It has been studied that, purified water leads to decline in rate of illness [3]. Therefore, a production of potable water is required. Renewable energy is best suited for this purpose because it have low input cost, low environmental impact and less effort [4]. Solar water treatments give excellent results, having advantage of natural cleansing processes found in nature. At the domestic level, Compact and small size potable solar units for water treatment is popular because they are inexpensive and almost no investment or infrastructure are needed for it. Hence, for developing nations with an abundance of solar energy, this found to be a very good option [5].

A solar still is a simple device use for the removal of contaminates from water [6]. It can be described as a basin having blackened inner surface to absorb maximum solar radiation. Transparent material like glass is used at top cover, so that, solar energy can pass through it and heats up the brine water in basin. The vapor then rises and condenses on the underside of the top cover [7].
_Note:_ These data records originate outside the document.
`config.mk`:
```
export PLATFORM = sky130hd
export DESIGN_NAME = conv_window_feeder16_flat
export DESIGN_NICKNAME = d
export VERILOG_FILES = /design/src/rtl/conv_window_feeder16_pkg.sv /design/src/rtl/conv_window_feeder16_if.sv /design/src/rtl/conv_window_feeder16_addr_gen.sv /design/src/rtl/conv_window_feeder16.sv /design/src/flat_wrapper.sv
export SDC_FILE = /design/constraint.sdc
export NUM_CORES = 1
export LEC_CHECK = 0
export CAP_MARGIN = 20
export CORE_MARGIN = 4
export CORE_UTILIZATION = 35
export CTS_CLUSTER_DIAMETER = 150
export DETAILED_ROUTE_END_ITERATION = 7
export PLACE_DENSITY = 0.58
export SYNTH_ARGS = -nofsm -noshare
export SYNTH_HDL_FRONTEND = slang
export SYNTH_SLANG_ARGS = --single-unit
```
`constraint.sdc`:
```
create_clock -name clk -period 10.95 [get_ports clk]
set_clock_uncertainty 0.1 [all_clocks]
set_input_delay 2.7375 -clock clk [delete_from_list [all_inputs] [get_ports clk]]
set_output_delay 2.7375 -clock clk [all_outputs]
set_load 0.01 [all_outputs]
```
In last few years, many researches have been carried out for improving the behavior of performance of solar still [8]. It has been observed that performance of solar still can be altered by modifying its geometry [9]. Shading effect of side wall in conventional single slope solar still reduces its performance. This can be eliminated by using pyramidal solar still because it have low height side wall. To select the dimensions, thermal and optical parameters of the pyramidal solar still to operate under specific conditions, it was very laborious and expensive to carry out this task experimentally. As a result, an effectual tool for simulating the behavior of pyramidal solar still was necessary. For this purpose, a 3-D Computational fluid dynamics model is created with help of ANSYS FLUENT. Besides, the fabrication and performance evaluation of pyramidal solar still design are presented. The experimental results and simulation results are compared.